[Start of Attachment]

[config.mk]
export PLATFORM = sky130hd
export DESIGN_NAME = mdio_master
export DESIGN_NICKNAME = d
export VERILOG_FILES = /design/src/rtl/mdio_master.sv
export SDC_FILE = /design/constraint.sdc
export NUM_CORES = 1
export LEC_CHECK = 0
export ABC_AREA = 1
export BUFFER_PORTS_ARGS = -buffer_cell sky130_fd_sc_hd__buf_2
export CORE_ASPECT_RATIO = 0.9
export CORE_MARGIN = 2
export CORE_UTILIZATION = 25
export CTS_CLUSTER_DIAMETER = 100
export DETAILED_ROUTE_END_ITERATION = 6
export HOLD_SLACK_MARGIN = 0.03
export PLACE_DENSITY_LB_ADDON = 0.12
export REMOVE_ABC_BUFFERS = 1
export SETUP_SLACK_MARGIN = 0.2
export SLEW_MARGIN = 20
export SYNTH_ARGS = -nofsm -noshare
export SYNTH_HDL_FRONTEND = slang
export SYNTH_SLANG_ARGS = --single-unit
export TNS_END_PERCENT = 30
[constraint.sdc]
create_clock -name clk -period 5.2 [get_ports clk]
set_input_delay 1.04 -clock clk [delete_from_list [all_inputs] [get_ports clk]]
set_output_delay 1.04 -clock clk [all_outputs]
set_load 0.01 [all_outputs]
[src/rtl/mdio_master.sv]
module mdio_master #(
  parameter int HALF_CYC    = 13,
  parameter int RD_HIGH_CYC = 18
) (
  input  logic        clk,
  input  logic        rst_n,
  input  logic        start,
  input  logic        is_c45,
  input  logic        is_read,
  input  logic [4:0]  phy_addr,
  input  logic [4:0]  reg_dev,
  input  logic [15:0] c45_reg,
  input  logic [15:0] wdata,
  input  logic        op_sel,
  input  logic [1:0]  alt_rd_op,
  input  logic [1:0]  alt_wr_op,
  input  logic [31:0] ignore_ta,
  input  logic        mdio_i,
  output logic        mdc,
  output logic        mdio_o,
  output logic        mdio_oe,
  output logic [15:0] rdata,
  output logic        done,
  output logic        busy
);
  localparam int MAXC = (HALF_CYC > RD_HIGH_CYC) ? HALF_CYC : RD_HIGH_CYC;
  localparam int CW   = $clog2(MAXC + 1);

  logic          c45_l, rd_l, ign_l, second, ta_bad, ph;
  logic [4:0]    phy_l, fld_l;
  logic [15:0]   reg_l, wd_l, shreg;
  logic [1:0]    rop_l, wop_l, op;
  logic [6:0]    idx;
  logic [CW-1:0] cnt;

  wire addr_fr = c45_l & ~second;
  wire rd_fr   = rd_l & ~addr_fr;

  always_comb begin
    if (c45_l) op = addr_fr ? 2'b00 : (rd_l ? 2'b11 : 2'b01);
    else       op = rd_l ? rop_l : wop_l;
  end

  wire [15:0]   dat  = addr_fr ? reg_l : wd_l;
  wire [63:0]   hdr  = {32'hFFFF_FFFF, 1'b0, ~c45_l, op, phy_l, fld_l, 2'b10, dat};
  wire          drv  = (idx < 7'd46) || (!rd_fr && idx < 7'd64);
  wire [6:0]    last = rd_fr ? (ta_bad ? 7'd78 : 7'd63) : 7'd64;
  wire [CW-1:0] lim  = (ph && !drv) ? CW'(RD_HIGH_CYC - 1) : CW'(HALF_CYC - 1);
  wire          ph_end = (cnt == lim);

  assign mdio_oe = busy & drv;
  assign mdio_o  = mdio_oe & hdr[~idx[5:0]];

  always_ff @(posedge clk) begin
    if (!rst_n) begin
      busy <= 1'b0; mdc <= 1'b0; done <= 1'b0; rdata <= '0;
      c45_l <= 1'b0; rd_l <= 1'b0; ign_l <= 1'b0; second <= 1'b0;
      ta_bad <= 1'b0; ph <= 1'b0; idx <= '0; cnt <= '0;
      phy_l <= '0; fld_l <= '0; reg_l <= '0; wd_l <= '0; shreg <= '0;
      rop_l <= 2'b10; wop_l <= 2'b01;
    end else begin
      done <= 1'b0;
      if (!busy) begin
        if (start) begin
          busy   <= 1'b1;
          c45_l  <= is_c45;
          rd_l   <= is_read;
          ign_l  <= ignore_ta[phy_addr];
          phy_l  <= phy_addr;
          fld_l  <= reg_dev;
          reg_l  <= c45_reg;
          wd_l   <= wdata;
          rop_l  <= op_sel ? alt_rd_op : 2'b10;
          wop_l  <= op_sel ? alt_wr_op : 2'b01;
          second <= 1'b0;
          ta_bad <= 1'b0;
          ph     <= 1'b0;
          idx    <= '0;
          cnt    <= '0;
          mdc    <= 1'b0;
        end
      end else if (!ph_end) begin
        cnt <= cnt + 1'b1;
      end else begin
        cnt <= '0;
        if (!ph) begin
          ph  <= 1'b1;
          mdc <= 1'b1;
        end else begin
          ph  <= 1'b0;
          mdc <= 1'b0;
          if (rd_fr) begin
            if (idx == 7'd46 && mdio_i && !ign_l) ta_bad <= 1'b1;
            if (idx >= 7'd47 && idx <= 7'd62) shreg <= {shreg[14:0], mdio_i};
          end
          if (idx == last) begin
            if (addr_fr) begin
              second <= 1'b1;
              idx    <= '0;
            end else begin
              busy <= 1'b0;
              done <= 1'b1;
              if (rd_l) rdata <= ta_bad ? 16'hFFFF : shreg;
            end
          end else begin
            idx <= idx + 1'b1;
          end
        end
      end
    end
  end


  pin_hold_hi_chk: assert property (@(posedge clk) disable iff (!rst_n)
    (mdc && $past(mdc)) |-> ($stable(mdio_o) && $stable(mdio_oe)));


  idle_quiet_chk: assert property (@(posedge clk) disable iff (!rst_n)
    !busy |-> (!mdc && !mdio_oe));


  done_pulse_chk: assert property (@(posedge clk) disable iff (!rst_n)
    done |=> !done);


  done_idle_chk: assert property (@(posedge clk) disable iff (!rst_n)
    done |-> !busy);


  start_ignored_chk: assert property (@(posedge clk) disable iff (!rst_n)
    (busy && start) |=> ($stable(phy_l) && $stable(fld_l) && $stable(wd_l)));
endmodule

==> impl_metrics.tcl, run 1 <==
set metrics [dict create \
    postRouteAntennaNets 0 \
    ys_types 31 \
    ys.flop_type "dfxtp_1" \
    whs_ns 0.4664 \
    finalWirelength_mm 13.94 \
    initial_core_util_pct 25.66 \
    holdPathStages 2 \
    end_kind "output pin" \
    p_comb_share_pct 15.0 \
    maxCapViolations 0 \
    drtIter0Drc 226 \
    clkLatencyLatePin_ns 0.35 \
    cts_num_sinks 98 \
    swShare_pct 27.72 \
    fin_cells 1079 \
    switching_power_uw 502.7 \
    diodes 0 \
    rsz0062_at_grt "false" \
    grt_pass1_wl_mm 23.29 \
    ys_seq_area_share_pct 39.66 \
    hp-start "wd_l[6]" \
    fmax_mhz 295.5 \
    ys_top_cells_by_area "dfxtp_1 40%, nor2_1 13%, o21ai_0 11%, nand2_1 6.8%, inv_1 5.8%" \
    gp_congestion 0.7882 \
    hold_viol 0 \
    r2r-end "phy_l[2]" \
    drc 0 \
    drv_slew 0 \
    via_per_inst 4.367 \
    rows 48 \
    die_y_um 137.5 \
    syn_avg_cell_area_um2 6.632 \
    antenna_found_initial 0 \
    grt-ovfl-total 0 \
    ir_worst_vdd_mv 0.1397 \
    worstRegToRegCells 7 \
    worst_path_max_delay_cell "dfxtp_1" \
    reg2reg_from "busy" \
    area_growth_pct 20.03 \
    drive_above_1_share_pct 18.58 \
    critPathKind "register to output pin" \
    leakage_nw 2.604 \
    nets 912 \
    synthArstFlopShare_pct 0 \
    period_share_pct 65.08 \
    cp_max_fo 23 \
    fin_skew_ns 0.005826 \
    tns_ns 0 \
    die_area_um2 20930 \
    worstPathRequired_ns 4.16 \
    cts_resized 0 \
    synth_warnings 0 \
    synth-edff-count 0 \
    coreArea_um2 19280 \
    utilization_pct 30.80 \
    reg2reg_slack_ns 2.68 \
    grt_pass1_vias 4573 \
    cts_inserted_buffers 9 \
    io_pins 106 \
    cts-htree-levels 3 \
    yosys.cell_count.top_type "nor2_1" \
    cpPeakStageDelay_ns 0.54 \
    power.internal_mw 1.311 \
    final_area_um2 5938 \
    portBuffers 105 \
    power.density_nw_per_um2 305.4 \
    final.fill_count 2194 \
    first_pass_iters 4 \
    synth_top_area_cell "dfxtp_1" \
    setup_viol 0 \
    power_frac_clock_pct 39.5 \
    synth_area_um2 4947 \
    cts_setup_buffers 0 \
    min_path_type "register to register" \
    track_usage_pct 13.77 \
    cp.arrival_ns 2.34 \
    path_cells "inv_1 > a21oi_1 > o21ai_0 > o21ai_0 > o211ai_1 > nand4_1 > nand2_1 > nor2_1 > buf_2" \
    path_clk_slew_ns 0.06 \
    synth_top_area_share_pct 39.66 \
    cts_buffer_depth 2 \
    status "completed" \
    synthCells 746 \
    tightestPinTransition_ns 0.8979 \
    hold_buffers 0 \
    root_buffer "clkbuf_16" \
    cts_tree "done" \
    critPathMostFrequentCell "o21ai_0" \
    routed-via-count 4712 \
    die_w_um 152.3 \
    netlist_top_cells_count "177 x nor2_1, 110 x o21ai_0, 98 x dfxtp_1" \
    ys_ff_latch 98 \
    worstSetupStartpointType "register" \
    dp_hpwl_mm 9.877 \
    relSlewSlack_pct 40.07 \
    dp.cells 1063 \
    placed_cell_area_um2 5625 \
    grt_max_degree 58 \
    routedWlPerCell_um 12.92 \
    whs_endpoint "wd_l[6]" \
    seqPwrFrac_pct 45.5 \
    post-route-min-period_ns 3.384 \
]
through the flow:
stage          power [mW]  setup slack (ns)
4_1_cts             1.842             1.801
6_report            1.813             1.816
3_3_place_gp        1.122             2.222
3_5_place_dp        1.118             2.189
5_1_grt             1.919             1.559
2_1_floorplan       1.004             2.270
cells by family (layout without fill, tap and decap cells):
kind of cell,after synthesis,after routing,share of synthesized area (%)
compound gates,164,164,17.32
xor+xnor,5,5,0.8851
fa+ha+maj,3,3,0.7588
buf+inv,124,207,10.14
flops,98,98,39.66
simple gates,352,352,31.23
flip-flops by register name (all words and copies together) (netlist names), 2 cells and up:
signal / flops
wd_l: 16
reg_l: 16
rop_l: 2
idx: 7
wop_l: 2
rdata: 16
cnt: 5
fld_l: 5
shreg: 16
phy_l: 5
worst max path at each step:
stage / start / endpoint / slack [ns] / cells after the start
after CTS: idx[0] / mdio_o / 1.80 / 9
after floorplan: start / phy_l[0] / 2.27 / 4
after global placement: c45_l / mdio_o / 2.22 / 9
after global routing: c45_l / mdio_o / 1.56 / 9
final: idx[0] / mdio_o / 1.82 / 9
after detailed placement: idx[0] / mdio_o / 2.19 / 9
worst max-delay path, delay by kind of cell, from the launching register on:
| family | cells | cell delay (ns) |
|---|---|---|
| buf+inv | 2 | 0.57 |
| compound gates | 4 | 0.55 |
| flops | 1 | 0.54 |
| simple gates | 3 | 0.33 |
power by group through the flow:
stage / Sequential [mW] / Combinational [mW] / Clock, mW
after floorplan: 0.829 / 0.174 / 0
after global placement: 0.844 / 0.278 / 0
after detailed placement: 0.843 / 0.275 / 0
after CTS: 0.826 / 0.276 / 0.740
after global routing: 0.832 / 0.316 / 0.772
final: 0.826 / 0.271 / 0.716
layout by cell type, fill, tap and decap left out, types with 2 or more instances in the layout:
cell and instances:
buf_4 4, nand4_1 27, nor2_1 177, inv_1 77, nand3_4 2, nand3_1 27
a21oi_1 38, ha_1 3, o21ai_1 2, xor2_1 4, o21ai_0 110, nand2_2 17
dfxtp_1 98, o221ai_1 4, nand3_2 2, clkbuf_1 3, inv_2 3, bufinv_16 2
clkbuf_16 9, nor3b_1 3, nor2_4 2, o211ai_1 5, nand2_1 89, o22ai_1 4
nor2_2 5, buf_2 105
cell type report:
cell class	instances	area (um2)	area share (%)
clock inverters	4	76.32	1.285
clock buffers	12	236.5	3.982
multi-input cells	524	2486	41.87
well taps	250	312.8	5.268
repair buffers	109	555.5	9.355
flip-flops and latches	98	1962	33.04
inverters	82	309.0	5.204
per-layer routing:
layer  vias up  track usage (%)  share of wire, %
li1       2567                -                 -
met1      2059            18.84                52
met2        73            22.20                44
met3        13            2.737               3.2
met4         0            3.842               1.2
met5         -                0                 0
Note: power is estimated with default switching activity, not from simulation.
==> run 2: changes to the inputs <==
- clock period: 5.2 -> 3.2 ns (I/O delays scaled with it)
==> impl_metrics.tcl, run 2 (same netlist as run 1, synthesis figures left out) <==
set metrics [dict create \
    status "completed" \
    rsz0062_at_grt "false" \
    drc 0 \
    rows 48 \
    final_common_cell "nor2_1" \
    fin_skew_ns 0.006934 \
    path_delay_family "simple AND/OR/NAND/NOR gates" \
    grt_pass1_wl_mm 23.58 \
    hold_buffers 0 \
    tns_ns 0 \
    cp_max_fo 27 \
    min_path_type "register to register" \
    leakage_nw 2.632 \
    initial_core_util_pct 25.66 \
    maxCapViolations 0 \
    whs_ns 0.4711 \
    path_clk_slew_ns 0.07 \
    multi_input_area_um2 2491 \
    die_area_um2 20930 \
    worstRegToRegCells 12 \
    postRouteAntennaNets 0 \
    area_growth_pct 21.22 \
    cts_num_sinks 98 \
    timing.critical_path.buf_inv 1 \
    grt_pass1_vias 4645 \
    antenna_found_initial 0 \
    final.fill_count 2198 \
    finalPower_mw 2.841 \
    fmax_mhz 369.0 \
    worstPathRequired_ns 2.56 \
    relSlewSlack_pct 52.62 \
    worst_path_max_delay_cell "dfxtp_1" \
    routedWlPerCell_um 12.86 \
    finalWirelength_mm 14.00 \
    critPathMostFrequentCell "nand2_1" \
    post-route-min-period_ns 2.710 \
    routed-via-count 4810 \
    coreArea_um2 19280 \
    cp.arrival_ns 2.07 \
    reg2reg_slack_ns 0.87 \
    path_cells "nand2_4 > nand2_1 > nand2_1 > a21oi_1 > nand2_1 > nor2_1 > buf_2" \
    critPathKind "register to output pin" \
    drive_above_1_share_pct 20.14 \
    cts_buffer_depth 2 \
    period_share_pct 84.68 \
    cts_tree "done" \
    whs_endpoint "rop_l[0]" \
    root_buffer "clkbuf_16" \
    die_y_um 137.5 \
    grt_max_degree 57 \
    end_kind "output pin" \
    grt-ovfl-total 0 \
    diodes 0 \
    io_pins 106 \
    r2r-end "rdata[15]" \
    nets 922 \
    hold_viol 0 \
    final_cell_mix "177 x nor2_1, 110 x o21ai_0, 105 x buf_2" \
    dp_hpwl_mm 10.20 \
    track_usage_pct 13.90 \
    die_w_um 152.3 \
    cts_inserted_buffers 9 \
    portBuffers 105 \
    seq_area_um2 1963 \
    drv_slew 0 \
    reg2reg_from "idx[1]" \
    gp_congestion 0.8174 \
    setup_viol 0 \
    tightestPinTransition_ns 0.7107 \
    hp-start "rop_l[0]" \
    clkLatencyLatePin_ns 0.35 \
    cts-htree-levels 3 \
    via_per_inst 4.417 \
    first_pass_iters 6 \
    cpPeakStageDelay_ns 0.41 \
    ir_worst_vdd_mv 0.2409 \
    power.density_nw_per_um2 473.8 \
    holdPathStages 2 \
    drtIter0Drc 273 \
    worstSetupStartpointType "register" \
]
[run 2: cell count changes in the layout (fill, tap and decap cells not counted), moves of 2 or more]
| cell | change |
|---|---|
| bufinv_16 | -2 |
| clkbuf_1 | -2 |
| buf_4 | +9 |
| clkinv_4 | +3 |
| clkinvlp_4 | +2 |
| inv_1 | -2 |
[run 2: per-stage QoR]
stage | util, % | instances | setup slack, ns | cell area [um2]
finish | 31.11 | 1089 | 0.4902 | 5997
global route | 31.11 | 1089 | 0.3068 | 5997
CTS | 30.88 | 1085 | 0.2392 | 5953
detailed placement | 29.41 | 1069 | 0.6557 | 5670
global placement | 29.41 | 1069 | 0.6682 | 5670
floorplan | - | 704 | 0.6244 | 4755
[run 2: how the worst max path moves through the flow]
stage	startpoint	to	slack (ns)	depth (start not counted)
floorplan	busy	phy_l[0]	0.62	5
global placement	idx[0]	mdio_o	0.67	9
detailed placement	c45_l	mdio_o	0.66	9
CTS	c45_l	mdio_o	0.24	9
global route	c45_l	mdio_o	0.31	7
finish	c45_l	mdio_o	0.49	7
[run 2: power breakdown]
| part | switching (mW) | total [mW] | internal, mW |
|---|---|---|---|
| clock | 0.489 | 1.04 | 0.553 |
| combinational | 0.290 | 0.459 | 0.169 |
| sequential | 0.0587 | 1.34 | 1.28 |
| total | 0.837 | 2.84 | 2.00 |
[run 2: area by class of cell]
type / instances / area share, %
timing repair inverter: 1 / 0.1252
sequential: 98 / 32.74
timing repair buffer: 118 / 10.39
multi-input combinational: 524 / 41.54
inverter: 82 / 5.279
tap: 250 / 5.216
clock inverter: 5 / 0.6676
clock buffer: 11 / 4.048
[run 2: per-layer routing]
layer  wire length (um)  global-route usage (%)  vias to the layer above  part of all wire, %
met3                524                   3.051                       15                  3.7
met2               6045                   21.72                       93                   43
met5                  0                       0                        -                    0
met4                152                   3.583                        0                  1.1
met1               7278                   19.49                     2115                   52
li1                   -                       -                     2587                    -
[run 2: what timing repair did]
item / 4_1_cts / 5_1_grt
resized for setup: 0 / 5
buffers inserted: 0 / 3
setup endpoints to repair: 0 / 1
[run 2: worst min-delay path: cells and delay by family, from the launching register on]
kind / cells / cell delay (ns)
compound gates: 1 / 0.07
flops: 1 / 0.30
buf+inv: 1 / 0.06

[End of Attachment]

# THE PROBLEM
Write down again, exactly as given, only the lines above that fall from the line with "export SYNTH_ARGS = -nofsm -noshare" to the line with "set_input_delay 1.04 -clock", inclusive.

# FINISHED TASK
export SYNTH_ARGS = -nofsm -noshare
export SYNTH_HDL_FRONTEND = slang
export SYNTH_SLANG_ARGS = --single-unit
export TNS_END_PERCENT = 30
[constraint.sdc]
create_clock -name clk -period 5.2 [get_ports clk]
set_input_delay 1.04 -clock clk [delete_from_list [all_inputs] [get_ports clk]]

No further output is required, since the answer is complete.